DATA IN THIS EXERCISE –

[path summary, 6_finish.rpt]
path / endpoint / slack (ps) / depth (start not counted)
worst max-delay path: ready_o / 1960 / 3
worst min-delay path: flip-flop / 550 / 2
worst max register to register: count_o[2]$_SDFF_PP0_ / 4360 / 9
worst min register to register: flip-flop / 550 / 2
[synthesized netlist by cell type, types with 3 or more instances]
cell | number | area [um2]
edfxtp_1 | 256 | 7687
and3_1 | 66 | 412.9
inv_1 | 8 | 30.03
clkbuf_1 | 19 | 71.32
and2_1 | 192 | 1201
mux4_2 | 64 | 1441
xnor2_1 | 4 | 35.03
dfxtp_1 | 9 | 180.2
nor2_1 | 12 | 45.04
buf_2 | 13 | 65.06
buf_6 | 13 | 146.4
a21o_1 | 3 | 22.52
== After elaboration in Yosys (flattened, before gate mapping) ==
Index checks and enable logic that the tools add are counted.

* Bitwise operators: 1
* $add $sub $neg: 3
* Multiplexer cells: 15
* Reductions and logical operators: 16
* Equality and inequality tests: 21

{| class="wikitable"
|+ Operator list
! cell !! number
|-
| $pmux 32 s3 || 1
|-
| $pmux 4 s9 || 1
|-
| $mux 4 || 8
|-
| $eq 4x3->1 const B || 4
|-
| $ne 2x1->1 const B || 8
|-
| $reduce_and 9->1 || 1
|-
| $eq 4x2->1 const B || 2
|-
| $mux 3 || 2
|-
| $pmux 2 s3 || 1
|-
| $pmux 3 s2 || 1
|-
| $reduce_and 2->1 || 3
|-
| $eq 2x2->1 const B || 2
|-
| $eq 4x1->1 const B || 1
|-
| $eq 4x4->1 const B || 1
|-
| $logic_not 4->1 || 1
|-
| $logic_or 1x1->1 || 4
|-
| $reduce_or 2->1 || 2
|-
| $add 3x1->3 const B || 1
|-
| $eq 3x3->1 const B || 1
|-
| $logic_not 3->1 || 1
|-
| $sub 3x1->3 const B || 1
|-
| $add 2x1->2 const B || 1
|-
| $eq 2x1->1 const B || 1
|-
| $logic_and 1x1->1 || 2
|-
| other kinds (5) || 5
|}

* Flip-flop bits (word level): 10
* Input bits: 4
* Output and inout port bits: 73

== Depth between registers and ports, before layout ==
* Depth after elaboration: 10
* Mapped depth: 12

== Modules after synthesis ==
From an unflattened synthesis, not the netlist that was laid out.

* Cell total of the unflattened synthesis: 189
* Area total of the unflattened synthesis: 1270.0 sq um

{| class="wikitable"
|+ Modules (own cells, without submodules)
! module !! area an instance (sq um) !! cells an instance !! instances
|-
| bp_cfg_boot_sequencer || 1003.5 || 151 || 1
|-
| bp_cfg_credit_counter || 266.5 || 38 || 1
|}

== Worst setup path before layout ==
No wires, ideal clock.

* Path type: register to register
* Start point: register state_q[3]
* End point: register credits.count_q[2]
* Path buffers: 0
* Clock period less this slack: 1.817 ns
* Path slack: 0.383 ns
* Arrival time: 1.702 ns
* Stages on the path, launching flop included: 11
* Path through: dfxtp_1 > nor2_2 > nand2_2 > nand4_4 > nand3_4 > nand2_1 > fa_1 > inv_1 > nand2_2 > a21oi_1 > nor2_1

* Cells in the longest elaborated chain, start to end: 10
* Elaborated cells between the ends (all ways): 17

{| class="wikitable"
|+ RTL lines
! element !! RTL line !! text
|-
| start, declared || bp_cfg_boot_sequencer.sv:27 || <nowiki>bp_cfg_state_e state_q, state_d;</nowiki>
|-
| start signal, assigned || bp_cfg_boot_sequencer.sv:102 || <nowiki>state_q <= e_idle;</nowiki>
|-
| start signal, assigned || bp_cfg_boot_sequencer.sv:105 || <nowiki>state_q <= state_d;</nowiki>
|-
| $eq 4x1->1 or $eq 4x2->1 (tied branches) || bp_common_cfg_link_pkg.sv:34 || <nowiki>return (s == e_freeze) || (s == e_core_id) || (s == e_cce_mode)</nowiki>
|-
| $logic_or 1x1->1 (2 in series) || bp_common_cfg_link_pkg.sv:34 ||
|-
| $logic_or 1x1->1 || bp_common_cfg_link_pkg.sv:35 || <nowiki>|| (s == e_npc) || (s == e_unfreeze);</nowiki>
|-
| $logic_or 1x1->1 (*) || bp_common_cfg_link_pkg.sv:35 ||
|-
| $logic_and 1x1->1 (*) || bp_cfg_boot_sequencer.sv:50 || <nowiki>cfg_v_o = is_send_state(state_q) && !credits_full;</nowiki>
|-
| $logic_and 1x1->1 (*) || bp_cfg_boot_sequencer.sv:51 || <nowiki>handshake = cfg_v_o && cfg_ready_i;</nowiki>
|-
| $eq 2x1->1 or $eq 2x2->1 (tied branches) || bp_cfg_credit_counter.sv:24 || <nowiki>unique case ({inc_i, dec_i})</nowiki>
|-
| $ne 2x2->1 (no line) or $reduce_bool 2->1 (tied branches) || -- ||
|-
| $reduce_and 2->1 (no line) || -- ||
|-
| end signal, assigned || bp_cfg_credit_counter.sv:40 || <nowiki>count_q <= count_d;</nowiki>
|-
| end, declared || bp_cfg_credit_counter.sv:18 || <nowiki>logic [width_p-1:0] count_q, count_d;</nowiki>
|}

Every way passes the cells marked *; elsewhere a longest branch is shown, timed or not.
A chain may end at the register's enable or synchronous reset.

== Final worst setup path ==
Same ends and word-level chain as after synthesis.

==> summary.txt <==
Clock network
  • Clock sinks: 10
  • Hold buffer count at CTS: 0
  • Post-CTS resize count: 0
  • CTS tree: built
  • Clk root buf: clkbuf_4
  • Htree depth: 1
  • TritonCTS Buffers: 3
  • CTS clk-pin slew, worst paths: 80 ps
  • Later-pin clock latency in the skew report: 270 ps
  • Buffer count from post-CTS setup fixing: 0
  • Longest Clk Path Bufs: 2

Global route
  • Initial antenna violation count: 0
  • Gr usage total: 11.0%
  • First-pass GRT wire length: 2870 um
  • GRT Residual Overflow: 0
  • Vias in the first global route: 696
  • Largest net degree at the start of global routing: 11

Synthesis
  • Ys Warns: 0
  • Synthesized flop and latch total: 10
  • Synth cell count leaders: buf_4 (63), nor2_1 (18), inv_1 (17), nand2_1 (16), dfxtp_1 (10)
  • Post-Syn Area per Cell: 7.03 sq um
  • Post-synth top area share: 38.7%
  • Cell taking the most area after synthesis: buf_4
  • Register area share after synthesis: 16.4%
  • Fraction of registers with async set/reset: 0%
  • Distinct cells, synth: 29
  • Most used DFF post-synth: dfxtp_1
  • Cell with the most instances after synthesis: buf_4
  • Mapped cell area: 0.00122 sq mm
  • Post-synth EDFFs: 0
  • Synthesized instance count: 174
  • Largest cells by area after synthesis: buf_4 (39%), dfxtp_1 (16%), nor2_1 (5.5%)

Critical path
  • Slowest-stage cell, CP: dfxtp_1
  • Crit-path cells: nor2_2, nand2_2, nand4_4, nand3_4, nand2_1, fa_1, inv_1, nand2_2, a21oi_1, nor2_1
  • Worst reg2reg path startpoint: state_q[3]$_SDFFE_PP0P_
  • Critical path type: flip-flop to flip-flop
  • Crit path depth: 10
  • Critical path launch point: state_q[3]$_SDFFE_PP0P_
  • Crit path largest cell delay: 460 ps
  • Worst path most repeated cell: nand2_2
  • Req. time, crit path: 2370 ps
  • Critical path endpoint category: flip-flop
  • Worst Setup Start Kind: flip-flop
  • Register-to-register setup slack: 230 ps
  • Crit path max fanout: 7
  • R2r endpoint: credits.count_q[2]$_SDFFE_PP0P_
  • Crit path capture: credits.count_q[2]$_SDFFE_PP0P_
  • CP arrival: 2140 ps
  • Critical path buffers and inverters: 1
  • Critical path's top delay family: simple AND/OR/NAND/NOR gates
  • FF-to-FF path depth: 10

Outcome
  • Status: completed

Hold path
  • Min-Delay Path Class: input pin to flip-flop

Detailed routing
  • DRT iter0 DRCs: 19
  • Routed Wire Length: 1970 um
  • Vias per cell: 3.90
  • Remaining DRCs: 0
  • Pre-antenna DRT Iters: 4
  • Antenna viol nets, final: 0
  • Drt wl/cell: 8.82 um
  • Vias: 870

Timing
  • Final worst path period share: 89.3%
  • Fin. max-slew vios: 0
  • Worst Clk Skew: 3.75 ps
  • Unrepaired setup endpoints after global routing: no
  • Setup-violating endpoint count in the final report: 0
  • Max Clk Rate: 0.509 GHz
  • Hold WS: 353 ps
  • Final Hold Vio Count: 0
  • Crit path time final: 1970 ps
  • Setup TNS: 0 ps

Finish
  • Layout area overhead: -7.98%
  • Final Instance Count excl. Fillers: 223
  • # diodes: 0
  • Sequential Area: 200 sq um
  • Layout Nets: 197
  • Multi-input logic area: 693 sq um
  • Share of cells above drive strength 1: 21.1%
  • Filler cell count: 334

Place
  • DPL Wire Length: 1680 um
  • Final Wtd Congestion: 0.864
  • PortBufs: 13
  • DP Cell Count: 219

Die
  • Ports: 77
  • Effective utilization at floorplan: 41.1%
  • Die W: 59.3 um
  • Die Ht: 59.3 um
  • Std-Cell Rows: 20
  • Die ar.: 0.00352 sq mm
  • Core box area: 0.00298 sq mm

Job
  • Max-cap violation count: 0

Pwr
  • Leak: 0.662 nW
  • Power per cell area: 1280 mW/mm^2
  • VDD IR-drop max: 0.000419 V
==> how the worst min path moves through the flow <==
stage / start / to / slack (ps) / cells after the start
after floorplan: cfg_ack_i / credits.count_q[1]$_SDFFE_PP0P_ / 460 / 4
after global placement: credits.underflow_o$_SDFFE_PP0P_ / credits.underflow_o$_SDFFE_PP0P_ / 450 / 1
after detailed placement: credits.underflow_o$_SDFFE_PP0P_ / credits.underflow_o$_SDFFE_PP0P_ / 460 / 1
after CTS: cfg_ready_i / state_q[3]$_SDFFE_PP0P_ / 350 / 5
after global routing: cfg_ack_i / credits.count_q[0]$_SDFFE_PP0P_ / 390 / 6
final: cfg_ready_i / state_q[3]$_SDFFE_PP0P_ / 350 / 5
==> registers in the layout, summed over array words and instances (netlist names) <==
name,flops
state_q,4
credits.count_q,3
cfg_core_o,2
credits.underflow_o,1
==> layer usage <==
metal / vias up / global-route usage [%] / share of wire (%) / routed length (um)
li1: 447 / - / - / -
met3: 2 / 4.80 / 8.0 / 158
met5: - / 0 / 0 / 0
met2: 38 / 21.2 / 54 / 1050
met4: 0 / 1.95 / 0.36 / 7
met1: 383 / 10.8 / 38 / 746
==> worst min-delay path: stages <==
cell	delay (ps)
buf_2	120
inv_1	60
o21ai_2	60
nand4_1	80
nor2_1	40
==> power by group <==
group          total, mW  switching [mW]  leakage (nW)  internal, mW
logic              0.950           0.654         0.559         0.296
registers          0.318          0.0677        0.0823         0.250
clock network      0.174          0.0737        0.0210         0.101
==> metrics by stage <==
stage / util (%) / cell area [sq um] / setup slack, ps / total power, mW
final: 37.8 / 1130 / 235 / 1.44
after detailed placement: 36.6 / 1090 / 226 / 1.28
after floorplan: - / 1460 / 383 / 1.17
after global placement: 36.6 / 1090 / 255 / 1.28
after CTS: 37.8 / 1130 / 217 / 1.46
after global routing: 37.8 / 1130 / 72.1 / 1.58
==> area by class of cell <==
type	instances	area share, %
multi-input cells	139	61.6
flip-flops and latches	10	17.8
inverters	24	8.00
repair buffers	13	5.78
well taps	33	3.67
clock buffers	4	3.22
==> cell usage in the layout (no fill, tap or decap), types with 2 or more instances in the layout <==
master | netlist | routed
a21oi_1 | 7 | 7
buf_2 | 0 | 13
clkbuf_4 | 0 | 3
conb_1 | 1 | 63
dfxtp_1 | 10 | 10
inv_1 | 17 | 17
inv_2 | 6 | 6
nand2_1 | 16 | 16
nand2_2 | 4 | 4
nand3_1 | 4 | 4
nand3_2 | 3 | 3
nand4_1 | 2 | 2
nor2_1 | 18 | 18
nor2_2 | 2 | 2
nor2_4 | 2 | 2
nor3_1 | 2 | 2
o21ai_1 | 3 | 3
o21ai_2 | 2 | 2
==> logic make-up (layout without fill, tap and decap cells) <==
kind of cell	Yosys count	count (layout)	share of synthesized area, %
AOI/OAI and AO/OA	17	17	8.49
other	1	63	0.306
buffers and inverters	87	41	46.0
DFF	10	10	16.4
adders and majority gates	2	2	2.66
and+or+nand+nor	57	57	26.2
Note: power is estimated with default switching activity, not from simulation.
### config.mk
export PLATFORM = sky130hd
export DESIGN_NAME = ws2812_frame_sequencer
export DESIGN_NICKNAME = d
export VERILOG_FILES = /design/src/rtl/ws2812_frame_sequencer.sv
export SDC_FILE = /design/constraint.sdc
export NUM_CORES = 1
export LEC_CHECK = 0
export ABC_CLOCK_PERIOD_IN_PS = 2100
export CAP_MARGIN = 20
export CORE_MARGIN = 5
export CORE_UTILIZATION = 61
export CTS_BUF_LIST = sky130_fd_sc_hd__clkbuf_16
export DETAILED_ROUTE_END_ITERATION = 8
export DONT_BUFFER_PORTS = 1
export GPL_TIMING_DRIVEN = 0
export HOLD_SLACK_MARGIN = 0.08
export PLACE_DENSITY = 0.84
export SYNTH_ARGS = -nofsm -noshare
export SYNTH_HDL_FRONTEND = slang
export SYNTH_SLANG_ARGS = --single-unit
export TNS_END_PERCENT = 30
### constraint.sdc
create_clock -name clk -period 2.1 [get_ports clk]
set_clock_uncertainty 0.05 [all_clocks]
set_input_delay 0.42 -clock clk [delete_from_list [all_inputs] [get_ports clk]]
set_output_delay 0.42 -clock clk [all_outputs]
set_load 0.05 [all_outputs]
[config.mk]
export PLATFORM = sky130hd
export DESIGN_NAME = display_scan_controller
export DESIGN_NICKNAME = d
export VERILOG_FILES = /design/src/rtl/display_scan_controller.sv
export SDC_FILE = /design/constraint.sdc
export NUM_CORES = 1
export LEC_CHECK = 0
export BUFFER_PORTS_ARGS = -buffer_cell sky130_fd_sc_hd__buf_2
export CAP_MARGIN = 10
export CORE_ASPECT_RATIO = 0.5
export CORE_MARGIN = 2
export CORE_UTILIZATION = 40
export CTS_BUF_LIST = sky130_fd_sc_hd__clkbuf_4
export DETAILED_ROUTE_END_ITERATION = 7
export PLACE_DENSITY_LB_ADDON = 0.15
export SKIP_LAST_GASP = 1
export SLEW_MARGIN = 20
export SYNTH_ARGS = -nofsm -noshare
export SYNTH_HDL_FRONTEND = slang
export SYNTH_SLANG_ARGS = --single-unit
[constraint.sdc]
create_clock -name i_clk -period 2 [get_ports i_clk]
set_clock_uncertainty 0.1 [all_clocks]
set_input_delay 0.3 -clock i_clk [delete_from_list [all_inputs] [get_ports i_clk]]
set_output_delay 0.3 -clock i_clk [all_outputs]
set_load 0.02 [all_outputs]
[src/rtl/display_scan_controller.sv]
// Round-robin scan of NUM_DIGITS BCD digits onto one decoder path, with a blank gap between slots, double-buffered loads and optional leading-zero blanking.
// Outputs decode registered state only (no input->output path); load_ready drops while a frame-aligned update is pending.
module display_scan_controller #(
   parameter int NUM_DIGITS   = 4,
   parameter int CLK_DIV      = 50000,
   parameter int BLANK_CYCLES = 16
) (
   input  logic                    i_clk,
   input  logic                    i_rst,
   input  logic                    i_load_valid,
   output logic                    o_load_ready,
   input  logic [4*NUM_DIGITS-1:0] i_load_digits,
   input  logic                    i_lz_blank_en,
   output logic [3:0]              o_bcd_out,
   output logic                    o_blank,
   output logic [NUM_DIGITS-1:0]   o_dig_sel,
   output logic                    o_frame_done
);
   localparam int IW   = $clog2(NUM_DIGITS);
   localparam int CMAX = (CLK_DIV > BLANK_CYCLES) ? CLK_DIV : BLANK_CYCLES;
   localparam int CW   = $clog2(CMAX);
   localparam logic [IW-1:0] IDX_LAST   = IW'(NUM_DIGITS - 1);
   localparam logic [CW-1:0] SHOW_LAST  = CW'(CLK_DIV - 1);
   localparam logic [CW-1:0] BLANK_LAST = CW'(BLANK_CYCLES - 1);

   typedef enum logic {S_SHOW, S_BLANK} state_t;

   state_t                  r_state;
   logic [IW-1:0]           r_idx;
   logic [CW-1:0]           r_div_cnt;
   logic [4*NUM_DIGITS-1:0] r_active;
   logic [4*NUM_DIGITS-1:0] r_pending;
   logic                    r_pend_full;
   logic                    r_lz_en;

   logic                    w_show_end;
   logic                    w_blank_end;
   logic                    w_boundary;
   logic                    w_accept;
   logic                    w_upper_zero;
   logic [3:0]              w_bcd;

   assign w_show_end  = (r_state == S_SHOW)  && (r_div_cnt == SHOW_LAST);
   assign w_blank_end = (r_state == S_BLANK) && (r_div_cnt == BLANK_LAST);
   assign w_boundary  = w_blank_end && (r_idx == IDX_LAST);
   assign w_accept    = i_load_valid && !r_pend_full;

   always_ff @(posedge i_clk) begin
      if (i_rst) begin
         r_state     <= S_SHOW;
         r_idx       <= '0;
         r_div_cnt   <= '0;
         r_active    <= '0;
         r_pending   <= '0;
         r_pend_full <= 1'b0;
         r_lz_en     <= 1'b0;
      end else begin
         r_lz_en <= i_lz_blank_en;
         case (r_state)
            S_SHOW: begin
               if (w_show_end) begin
                  r_state   <= S_BLANK;
                  r_div_cnt <= '0;
               end else begin
                  r_div_cnt <= r_div_cnt + 1'b1;
               end
            end
            S_BLANK: begin
               if (w_blank_end) begin
                  r_state   <= S_SHOW;
                  r_div_cnt <= '0;
                  r_idx     <= (r_idx == IDX_LAST) ? '0 : r_idx + 1'b1;
               end else begin
                  r_div_cnt <= r_div_cnt + 1'b1;
               end
            end
         endcase
         // Swap only at the frame boundary so a frame is never torn; a full
         // pending buffer blocks acceptance, so copy and accept never collide.
         if (w_boundary && r_pend_full) begin
            r_active    <= r_pending;
            r_pend_full <= 1'b0;
         end else if (w_accept) begin
            r_pending   <= i_load_digits;
            r_pend_full <= 1'b1;
         end
      end
   end

   always_comb begin
      w_upper_zero = 1'b1;
      w_bcd        = 4'd0;
      for (int j = 0; j < NUM_DIGITS; j++) begin
         if (IW'(j) == r_idx)
            w_bcd = r_active[4*j +: 4];
         if ((IW'(j) >= r_idx) && (r_active[4*j +: 4] != 4'd0))
            w_upper_zero = 1'b0;
      end
   end

   assign o_bcd_out    = w_bcd;
   assign o_dig_sel    = (r_state == S_SHOW) ? (NUM_DIGITS'(1) << r_idx) : '0;
   assign o_blank      = (r_state == S_BLANK) | (r_lz_en && (r_idx != '0) && w_upper_zero);
   assign o_frame_done = w_boundary;
   assign o_load_ready = !r_pend_full;

endmodule
[src/rtl/cpu_run_controller.sv]
`timescale 1ns/1ps
`default_nettype none
// ============================================================================
// Module   : cpu_run_controller
// Brief    : Loads a program into instruction memory, then sequences the CPU
//            through run / single-step / pause / halt with a cycle watchdog.
// Revision : 1.0
// ============================================================================
module cpu_run_controller #(
    parameter int unsigned MAX_CYCLES = 200
) (
    input  logic       clk,
    input  logic       reset,
    input  logic       host_valid,
    input  logic [3:0] host_data,
    input  logic       host_last,
    output logic       host_ready,
    input  logic       cmd_run,
    input  logic       cmd_step,
    input  logic       cmd_stop,
    input  logic       cmd_load,
    input  logic [2:0] cpu_opcode,
    output logic       imem_we,
    output logic [3:0] imem_addr,
    output logic [3:0] imem_wdata,
    output logic       cpu_reset,
    output logic       cpu_clk_en,
    output logic [2:0] state,
    output logic [4:0] prog_len,
    output logic [7:0] cycle_count,
    output logic       done,
    output logic       timeout
);

    typedef enum logic [2:0] {
        S_IDLE   = 3'd0,
        S_LOAD   = 3'd1,
        S_READY  = 3'd2,
        S_RUN    = 3'd3,
        S_STEP   = 3'd4,
        S_PAUSED = 3'd5,
        S_HALTED = 3'd6
    } state_t;

    localparam logic [2:0] c_hlt_opcode = 3'b111;
    localparam logic [7:0] c_max_cycles = MAX_CYCLES[7:0];
    localparam logic [4:0] c_last_slot  = 5'd15;

    state_t     r_state;
    logic       r_imem_we;
    logic [3:0] r_imem_addr;
    logic [3:0] r_imem_wdata;
    logic [4:0] r_prog_len;
    logic [7:0] r_cycle_count;
    logic       r_done;
    logic       r_timeout;

    logic       w_halt_op;
    logic       w_clk_en;
    logic       w_accept;
    logic       w_watchdog;
    logic [7:0] w_cc_next;

    // HLT is decoded combinationally so the halting instruction never gets an enable.
    assign w_halt_op  = (cpu_opcode == c_hlt_opcode);
    assign w_clk_en   = ((r_state == S_RUN) || (r_state == S_STEP)) && !w_halt_op;
    assign host_ready = (r_state == S_IDLE) || (r_state == S_LOAD);
    assign w_accept   = host_ready && host_valid;
    assign w_cc_next  = (r_cycle_count == 8'hFF) ? 8'hFF : r_cycle_count + 8'd1;
    // ">=" keeps the watchdog armed even if single-steps already pushed the count past the limit.
    assign w_watchdog = (r_state == S_RUN) && w_clk_en && (w_cc_next >= c_max_cycles);

    always_ff @(posedge clk or posedge reset) begin
        if (reset) begin
            r_state       <= S_IDLE;
            r_imem_we     <= 1'b0;
            r_imem_addr   <= 4'd0;
            r_imem_wdata  <= 4'd0;
            r_prog_len    <= 5'd0;
            r_cycle_count <= 8'd0;
            r_done        <= 1'b0;
            r_timeout     <= 1'b0;
        end else begin
            r_imem_we <= 1'b0;
            if (w_clk_en) begin
                r_cycle_count <= w_cc_next;
            end
            case (r_state)
                S_IDLE, S_LOAD: begin
                    if (w_accept) begin
                        r_imem_we    <= 1'b1;
                        r_imem_addr  <= r_prog_len[3:0];
                        r_imem_wdata <= host_data;
                        r_prog_len   <= r_prog_len + 5'd1;
                        r_state      <= (host_last || (r_prog_len == c_last_slot)) ? S_READY : S_LOAD;
                    end
                end
                S_READY, S_PAUSED: begin
                    if (cmd_step) begin
                        r_state <= S_STEP;
                    end else if (cmd_run) begin
                        r_state <= S_RUN;
                        if (r_state == S_READY) begin
                            r_cycle_count <= 8'd0;
                            r_timeout     <= 1'b0;
                        end
                    end else if (cmd_load) begin
                        r_state       <= S_IDLE;
                        r_prog_len    <= 5'd0;
                        r_cycle_count <= 8'd0;
                        r_done        <= 1'b0;
                        r_timeout     <= 1'b0;
                    end
                end
                S_RUN: begin
                    if (cmd_stop) begin
                        r_state <= S_PAUSED;
                    end else if (w_halt_op) begin
                        r_state <= S_HALTED;
                        r_done  <= 1'b1;
                    end else if (w_watchdog) begin
                        r_state   <= S_HALTED;
                        r_done    <= 1'b1;
                        r_timeout <= 1'b1;
                    end
                end
                S_STEP: begin
                    if (w_halt_op) begin
                        r_state <= S_HALTED;
                        r_done  <= 1'b1;
                    end else begin
                        r_state <= S_PAUSED;
                    end
                end
                S_HALTED: begin
                    if (cmd_run) begin
                        r_state <= S_READY;
                        r_done  <= 1'b0;
                    end else if (cmd_load) begin
                        r_state       <= S_IDLE;
                        r_prog_len    <= 5'd0;
                        r_cycle_count <= 8'd0;
                        r_done        <= 1'b0;
                        r_timeout     <= 1'b0;
                    end
                end
                default: begin
                    r_state <= S_IDLE;
                end
            endcase
        end
    end

    assign state       = r_state;
    assign imem_we     = r_imem_we;
    assign imem_addr   = r_imem_addr;
    assign imem_wdata  = r_imem_wdata;
    assign prog_len    = r_prog_len;
    assign cycle_count = r_cycle_count;
    assign done        = r_done;
    assign timeout     = r_timeout;
    assign cpu_clk_en  = w_clk_en;
    assign cpu_reset   = !((r_state == S_RUN) || (r_state == S_STEP) || (r_state == S_PAUSED));

endmodule
`default_nettype wire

PROBLEM REQUIREMENTS – Tally the lines above that contain the word "unflattened", and reply with only the number.

EXERCISE RESPONSE – 3